Top fraud detection solutions in market research

Service providers in the market insight fields understand the demand for quality data checks to ensure the integrity and reliability of collected information. By employing advanced technologies and methodologies, these providers help organizations identify and rectify data inaccuracies, inconsistencies, and anomalies.

Faircheck by Fairgen

Our solution, Faircheck, is a data check platform that enables users to easily upload a dataset and receive a refined, downloadable subset with outliers flagged and explanations for each flag provided. Researchers can upload their surveys to Faircheck, where an outlier detection algorithm filters out respondents based on specific criteria. Outliers may be identified through factors such as response time, open-ended question analysis, local outlier factors, duplicate answers, or custom conditions. This process ensures that only high-quality responses are retained. Users have the flexibility to add or customize these detection criteria to better suit their specific needs, ensuring the final dataset is thoroughly cleaned and reliable.

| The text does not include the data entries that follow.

==> src/rtl/ser_nlane_hs.sv <==
// ser_nlane_hs: parametrised multi-lane SDR serializer with burst framing.
// Ports:
//   TxSerClk, Tx_RST    : bit clock, asynchronous active-high reset
//   TxWordHS, TxValid, TxLast, TxReady : word input handshake into the FIFO
//   Serial[LANES-1:0]   : registered lane outputs
//   HsActive            : high during SOT, DATA and EOT
//   ErrUnderrun         : one-cycle pulse when the FIFO runs dry mid-burst
// Lane k carries word bits k, k+LANES, ... ; MSB_FIRST picks the send order.
module ser_nlane_hs
  import ser_pkg::*;
#(
  parameter int             W         = 8,
  parameter int             LANES     = 2,
  parameter int             DEPTH     = 4,
  parameter int             SYNC_EN   = 1,
  parameter logic [W-1:0]   SYNC_WORD = W'(SYNC_WORD_DEFAULT),
  parameter int             TRAIL_CYC = 4,
  parameter int             MSB_FIRST = 0
) (
  input  logic             TxSerClk,
  input  logic             Tx_RST,
  input  logic [W-1:0]     TxWordHS,
  input  logic             TxValid,
  input  logic             TxLast,
  output logic             TxReady,
  output logic [LANES-1:0] Serial,
  output logic             HsActive,
  output logic             ErrUnderrun
);

  localparam int BPL = W / LANES;
  localparam int BCW = clog2(BPL) + 1;
  localparam int TCW = clog2(TRAIL_CYC) + 1;
  localparam int FCW = clog2(DEPTH) + 1;

  // FIFO
  logic           fifo_push;
  logic [W:0]     fifo_rdata;
  logic           fifo_full;
  logic           fifo_empty;
  logic [FCW-1:0] fifo_count;

  // FSM state
  ser_state_e     state_q;
  logic [BCW-1:0] bit_cnt_q;
  logic [TCW-1:0] trail_cnt_q;
  logic           last_q;
  logic           hs_q;
  logic           err_q;

  // Decoded per-cycle actions
  logic           word_end;
  logic           trail_end;
  logic           load_sync;
  logic           load_fifo;
  logic           go_eot;
  logic           go_idle;
  logic           underrun;
  logic [W-1:0]   load_word;

  assign TxReady   = (fifo_count != FCW'(DEPTH));
  assign fifo_push = TxValid && !fifo_full;

  ser_sync_fifo #(
    .WIDTH (W + 1),
    .DEPTH (DEPTH)
  ) u_fifo (
    .clk_i   (TxSerClk),
    .rst_i   (Tx_RST),
    .push_i  (fifo_push),
    .wdata_i ({TxLast, TxWordHS}),
    .pop_i   (load_fifo),
    .rdata_o (fifo_rdata),
    .full_o  (fifo_full),
    .empty_o (fifo_empty),
    .count_o (fifo_count)
  );

  always_comb begin
    word_end  = (bit_cnt_q == BCW'(BPL - 1));
    trail_end = (trail_cnt_q == TCW'(TRAIL_CYC - 1));
    load_sync = 1'b0;
    load_fifo = 1'b0;
    go_eot    = 1'b0;
    go_idle   = 1'b0;
    underrun  = 1'b0;
    case (state_q)
      ST_IDLE: begin
        if (!fifo_empty) begin
          if (SYNC_EN != 0) load_sync = 1'b1;
          else              load_fifo = 1'b1;
        end
      end
      // The burst-opening word stays in the FIFO through SOT, so it is present here.
      ST_SOT: if (word_end) load_fifo = 1'b1;
      ST_DATA: begin
        if (word_end) begin
          if (last_q)           go_eot = 1'b1;
          else if (!fifo_empty) load_fifo = 1'b1;
          else begin
            go_eot   = 1'b1;
            underrun = 1'b1;
          end
        end
      end
      ST_EOT:  if (trail_end) go_idle = 1'b1;
      default: ;
    endcase
  end

  assign load_word = load_sync ? SYNC_WORD : fifo_rdata[W-1:0];

  always_ff @(posedge TxSerClk or posedge Tx_RST) begin
    if (Tx_RST) begin
      state_q     <= ST_IDLE;
      bit_cnt_q   <= '0;
      trail_cnt_q <= '0;
      last_q      <= 1'b0;
      hs_q        <= 1'b0;
      err_q       <= 1'b0;
    end else begin
      err_q <= underrun;
      if (load_sync || load_fifo) begin
        state_q     <= load_sync ? ST_SOT : ST_DATA;
        bit_cnt_q   <= '0;
        trail_cnt_q <= '0;
        hs_q        <= 1'b1;
        if (load_fifo) last_q <= fifo_rdata[W];
      end else if (go_eot) begin
        state_q     <= ST_EOT;
        bit_cnt_q   <= '0;
        trail_cnt_q <= '0;
      end else if (go_idle) begin
        state_q     <= ST_IDLE;
        bit_cnt_q   <= '0;
        trail_cnt_q <= '0;
        hs_q        <= 1'b0;
      end else if (state_q == ST_SOT || state_q == ST_DATA) begin
        bit_cnt_q <= bit_cnt_q + 1'b1;
      end else if (state_q == ST_EOT) begin
        trail_cnt_q <= trail_cnt_q + 1'b1;
      end
    end
  end

  assign HsActive    = hs_q;
  assign ErrUnderrun = err_q;

  // Per-lane shift register: index 0 of lane_bits is the first bit on the wire.
  // On a load the first bit goes straight to the output register and the
  // remainder waits in sh_q.
  for (genvar gi = 0; gi < LANES; gi++) begin : g_lane
    logic [BPL-1:0] lane_bits;
    logic [BPL-1:0] sh_q;
    logic           ser_q;

    for (genvar gj = 0; gj < BPL; gj++) begin : g_bit
      localparam int SRC = (MSB_FIRST != 0) ? gi + (BPL - 1 - gj) * LANES
                                            : gi + gj * LANES;
      assign lane_bits[gj] = load_word[SRC];
    end

    always_ff @(posedge TxSerClk or posedge Tx_RST) begin
      if (Tx_RST) begin
        sh_q  <= '0;
        ser_q <= 1'b0;
      end else if (load_sync || load_fifo) begin
        ser_q <= lane_bits[0];
        sh_q  <= lane_bits >> 1;
      end else if (go_eot) begin
        ser_q <= ~ser_q;           // trail: inverse of the last bit sent, held
      end else if (go_idle) begin
        ser_q <= 1'b0;
      end else if (state_q == ST_SOT || state_q == ST_DATA) begin
        ser_q <= sh_q[0];
        sh_q  <= sh_q >> 1;
      end
    end

    assign Serial[gi] = ser_q;
  end

endmodule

Data Quality Controls by Potloc

At Potloc, data quality control platforms have been developed using a three-pronged approach. Their tool utilizes specialized survey sources, optimizes respondent experiences, and engages 14 quality checks to ensure the cleanest and most accurate insights. These data quality tests, driven by both human and AI resources, are integrated before, during, and after survey completion to create a secure and reliable process that filters out bots, fraudulent panelists, and duplicate or lazy responses. The final step involves an in-house data cleaning team that meticulously reviews responses to ensure that only relevant, high-quality data is passed on for final evaluation.

Qubed by Kantar

Qubed is another platform for combating survey fraud. This advanced solution use three Deep Neural AI Networks to analyze over 300 features in real-time, delivering fraud detection results within 100 milliseconds. Qubed identifies and removes Lazy, Dishonest, and Fraudulent panelists, ensuring only quality respondents remain. It uniquely detects "out of country" fraud, which accounted for 41% of bad data in 2022, protecting data integrity. Unlike other systems, Qubed evaluates a panelist’s full history, avoiding harsh judgments based on a single session, and ensuring fair treatment of good panelists.

ReDem

ReDem is an AI-powered platform that ensures the quality of your data. Functioning both in real-time and post-survey, ReDem thoroughly evaluates survey data against comprehensive criteria to eliminate unwanted behaviors. You can adjust quota settings for specific demographics, clean field phase data, apply respondent data weighting, and generate reports for stakeholders. Additionally, ReDem can be integrated directly into survey software, allowing for immediate verification of respondents. This means fraudulent behavior can be detected and flagged before survey completion.

Taking back control

In today’s technology-driven landscape, we stand at an unprecedented crossroads of opportunity and innovation. While the allure of rapid delivery and immediate access to information is compelling, we must not lose sight of the importance of maintaining high quality in our endeavors. In the realm of market research, the advent of generative AI has significantly enhanced our ability to gain deeper insights from surveys. However, with these advancements comes the critical responsibility of safeguarding the integrity of our data. By proactively implementing robust fraud detection and mitigation processes, we can ensure that our findings remain accurate and reliable, even as we navigate the complexities and potential pitfalls of this evolving technological frontier.